### [TASK OBJECTIVE]
All lines from the first one in the listing below to the one holding "antenna: 2 / 5.00 / 0.00405", inclusive, are to be copied exactly.

[EXERCISE DATA — start]

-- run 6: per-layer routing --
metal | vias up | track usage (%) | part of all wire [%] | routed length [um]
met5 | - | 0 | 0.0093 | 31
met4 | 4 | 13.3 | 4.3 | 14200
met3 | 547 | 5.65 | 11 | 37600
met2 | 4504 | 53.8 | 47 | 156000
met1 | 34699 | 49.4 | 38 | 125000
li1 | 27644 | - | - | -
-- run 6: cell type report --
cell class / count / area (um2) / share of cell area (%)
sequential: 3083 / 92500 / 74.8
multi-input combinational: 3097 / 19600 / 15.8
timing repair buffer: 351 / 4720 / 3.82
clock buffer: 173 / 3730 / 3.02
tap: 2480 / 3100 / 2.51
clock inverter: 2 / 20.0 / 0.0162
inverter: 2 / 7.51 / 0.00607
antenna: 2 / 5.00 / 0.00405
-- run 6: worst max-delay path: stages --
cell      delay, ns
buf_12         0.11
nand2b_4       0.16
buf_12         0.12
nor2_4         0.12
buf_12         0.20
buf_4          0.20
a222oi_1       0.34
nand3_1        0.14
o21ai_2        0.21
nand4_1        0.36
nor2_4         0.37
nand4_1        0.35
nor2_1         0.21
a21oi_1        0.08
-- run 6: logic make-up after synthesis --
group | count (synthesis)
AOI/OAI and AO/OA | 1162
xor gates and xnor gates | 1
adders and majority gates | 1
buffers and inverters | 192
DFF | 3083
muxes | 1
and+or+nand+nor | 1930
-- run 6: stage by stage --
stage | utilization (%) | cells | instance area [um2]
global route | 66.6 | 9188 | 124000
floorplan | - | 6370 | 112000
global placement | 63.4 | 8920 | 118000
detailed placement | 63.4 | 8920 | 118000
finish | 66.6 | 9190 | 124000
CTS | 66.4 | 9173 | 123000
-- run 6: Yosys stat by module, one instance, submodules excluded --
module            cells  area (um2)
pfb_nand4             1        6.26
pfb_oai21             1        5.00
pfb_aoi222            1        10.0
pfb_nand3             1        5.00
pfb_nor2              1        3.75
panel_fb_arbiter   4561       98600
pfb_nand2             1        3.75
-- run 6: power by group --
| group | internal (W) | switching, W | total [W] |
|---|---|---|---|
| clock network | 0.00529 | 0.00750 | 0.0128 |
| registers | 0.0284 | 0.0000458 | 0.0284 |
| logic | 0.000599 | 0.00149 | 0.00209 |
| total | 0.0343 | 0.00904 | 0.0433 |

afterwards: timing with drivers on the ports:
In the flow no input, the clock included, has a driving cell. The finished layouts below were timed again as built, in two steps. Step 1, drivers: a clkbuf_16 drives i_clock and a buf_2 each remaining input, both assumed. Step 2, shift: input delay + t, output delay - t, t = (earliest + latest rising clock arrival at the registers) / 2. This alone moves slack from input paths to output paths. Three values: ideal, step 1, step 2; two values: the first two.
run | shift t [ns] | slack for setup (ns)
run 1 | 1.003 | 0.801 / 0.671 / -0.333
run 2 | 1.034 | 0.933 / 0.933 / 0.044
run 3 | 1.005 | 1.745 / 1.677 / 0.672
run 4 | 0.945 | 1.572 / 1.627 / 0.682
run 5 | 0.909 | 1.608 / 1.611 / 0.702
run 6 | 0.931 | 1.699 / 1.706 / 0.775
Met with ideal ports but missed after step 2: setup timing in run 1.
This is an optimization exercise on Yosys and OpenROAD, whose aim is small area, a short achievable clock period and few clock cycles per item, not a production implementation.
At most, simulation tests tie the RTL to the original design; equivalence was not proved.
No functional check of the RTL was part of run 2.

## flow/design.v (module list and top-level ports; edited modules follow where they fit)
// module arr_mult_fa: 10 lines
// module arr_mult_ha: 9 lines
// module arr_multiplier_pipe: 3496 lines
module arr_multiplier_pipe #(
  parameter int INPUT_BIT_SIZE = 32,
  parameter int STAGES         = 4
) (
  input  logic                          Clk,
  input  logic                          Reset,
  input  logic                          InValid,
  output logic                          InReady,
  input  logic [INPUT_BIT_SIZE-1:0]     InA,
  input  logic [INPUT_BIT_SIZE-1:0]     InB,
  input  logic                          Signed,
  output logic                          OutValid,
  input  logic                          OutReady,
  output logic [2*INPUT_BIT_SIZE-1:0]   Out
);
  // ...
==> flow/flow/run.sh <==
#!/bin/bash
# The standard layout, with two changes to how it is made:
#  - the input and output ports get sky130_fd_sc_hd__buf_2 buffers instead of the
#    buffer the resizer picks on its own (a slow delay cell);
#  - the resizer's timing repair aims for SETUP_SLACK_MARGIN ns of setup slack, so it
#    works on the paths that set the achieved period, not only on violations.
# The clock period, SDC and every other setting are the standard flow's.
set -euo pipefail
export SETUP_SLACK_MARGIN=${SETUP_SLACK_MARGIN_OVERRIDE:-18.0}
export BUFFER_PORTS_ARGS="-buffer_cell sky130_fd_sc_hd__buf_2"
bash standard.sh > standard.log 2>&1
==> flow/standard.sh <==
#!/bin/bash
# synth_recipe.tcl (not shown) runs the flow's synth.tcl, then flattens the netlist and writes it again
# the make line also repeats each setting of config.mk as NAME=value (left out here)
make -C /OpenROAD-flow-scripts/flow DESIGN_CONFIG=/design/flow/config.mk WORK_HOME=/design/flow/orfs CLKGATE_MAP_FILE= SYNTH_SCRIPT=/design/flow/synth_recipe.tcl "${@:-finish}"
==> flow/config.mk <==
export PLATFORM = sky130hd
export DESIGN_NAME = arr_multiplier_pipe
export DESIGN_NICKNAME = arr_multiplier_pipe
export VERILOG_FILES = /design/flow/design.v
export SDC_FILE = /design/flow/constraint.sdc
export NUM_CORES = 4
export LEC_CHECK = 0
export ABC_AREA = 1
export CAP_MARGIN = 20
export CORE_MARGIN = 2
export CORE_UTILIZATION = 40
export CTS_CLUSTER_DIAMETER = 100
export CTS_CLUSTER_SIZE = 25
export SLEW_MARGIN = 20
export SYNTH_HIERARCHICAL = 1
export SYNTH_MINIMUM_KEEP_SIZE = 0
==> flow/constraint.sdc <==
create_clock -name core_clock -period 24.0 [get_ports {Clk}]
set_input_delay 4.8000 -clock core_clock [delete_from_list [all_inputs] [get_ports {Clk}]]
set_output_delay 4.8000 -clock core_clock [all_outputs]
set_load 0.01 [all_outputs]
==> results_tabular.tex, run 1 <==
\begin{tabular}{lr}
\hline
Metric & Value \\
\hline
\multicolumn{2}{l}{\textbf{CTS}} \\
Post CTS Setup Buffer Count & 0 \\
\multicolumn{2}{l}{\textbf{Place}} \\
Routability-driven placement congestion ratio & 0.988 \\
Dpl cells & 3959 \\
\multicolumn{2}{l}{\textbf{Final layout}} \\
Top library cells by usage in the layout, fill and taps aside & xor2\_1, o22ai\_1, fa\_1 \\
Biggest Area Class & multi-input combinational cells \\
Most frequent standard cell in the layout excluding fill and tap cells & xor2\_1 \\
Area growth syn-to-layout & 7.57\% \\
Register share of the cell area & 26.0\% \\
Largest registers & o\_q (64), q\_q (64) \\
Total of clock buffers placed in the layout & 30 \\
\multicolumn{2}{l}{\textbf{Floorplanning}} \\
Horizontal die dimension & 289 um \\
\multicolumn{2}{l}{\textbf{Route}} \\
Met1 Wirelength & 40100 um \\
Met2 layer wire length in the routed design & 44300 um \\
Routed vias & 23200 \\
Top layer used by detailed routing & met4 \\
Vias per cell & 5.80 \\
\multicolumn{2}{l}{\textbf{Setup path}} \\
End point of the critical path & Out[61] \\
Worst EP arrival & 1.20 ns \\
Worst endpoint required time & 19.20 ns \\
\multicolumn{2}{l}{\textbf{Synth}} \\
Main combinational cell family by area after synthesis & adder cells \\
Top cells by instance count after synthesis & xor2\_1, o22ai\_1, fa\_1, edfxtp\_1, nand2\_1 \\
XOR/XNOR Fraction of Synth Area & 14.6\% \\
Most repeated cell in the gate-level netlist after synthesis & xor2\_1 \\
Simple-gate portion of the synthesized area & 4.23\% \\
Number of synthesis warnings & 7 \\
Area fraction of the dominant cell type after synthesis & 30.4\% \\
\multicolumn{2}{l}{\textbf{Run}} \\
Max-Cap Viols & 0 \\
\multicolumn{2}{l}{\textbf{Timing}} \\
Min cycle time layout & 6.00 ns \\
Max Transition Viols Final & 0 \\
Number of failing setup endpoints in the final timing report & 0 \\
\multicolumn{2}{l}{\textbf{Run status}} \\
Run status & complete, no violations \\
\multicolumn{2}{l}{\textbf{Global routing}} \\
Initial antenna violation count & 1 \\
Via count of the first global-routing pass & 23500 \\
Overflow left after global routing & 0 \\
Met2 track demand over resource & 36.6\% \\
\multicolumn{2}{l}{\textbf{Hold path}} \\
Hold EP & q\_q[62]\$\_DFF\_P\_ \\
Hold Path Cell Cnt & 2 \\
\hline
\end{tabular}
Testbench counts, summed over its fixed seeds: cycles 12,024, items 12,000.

[EXERCISE DATA — finish]

### [OUTPUT OF THE EXERCISE]
-- run 6: per-layer routing --
metal | vias up | track usage (%) | part of all wire [%] | routed length [um]
met5 | - | 0 | 0.0093 | 31
met4 | 4 | 13.3 | 4.3 | 14200
met3 | 547 | 5.65 | 11 | 37600
met2 | 4504 | 53.8 | 47 | 156000
met1 | 34699 | 49.4 | 38 | 125000
li1 | 27644 | - | - | -
-- run 6: cell type report --
cell class / count / area (um2) / share of cell area (%)
sequential: 3083 / 92500 / 74.8
multi-input combinational: 3097 / 19600 / 15.8
timing repair buffer: 351 / 4720 / 3.82
clock buffer: 173 / 3730 / 3.02
tap: 2480 / 3100 / 2.51
clock inverter: 2 / 20.0 / 0.0162
inverter: 2 / 7.51 / 0.00607
antenna: 2 / 5.00 / 0.00405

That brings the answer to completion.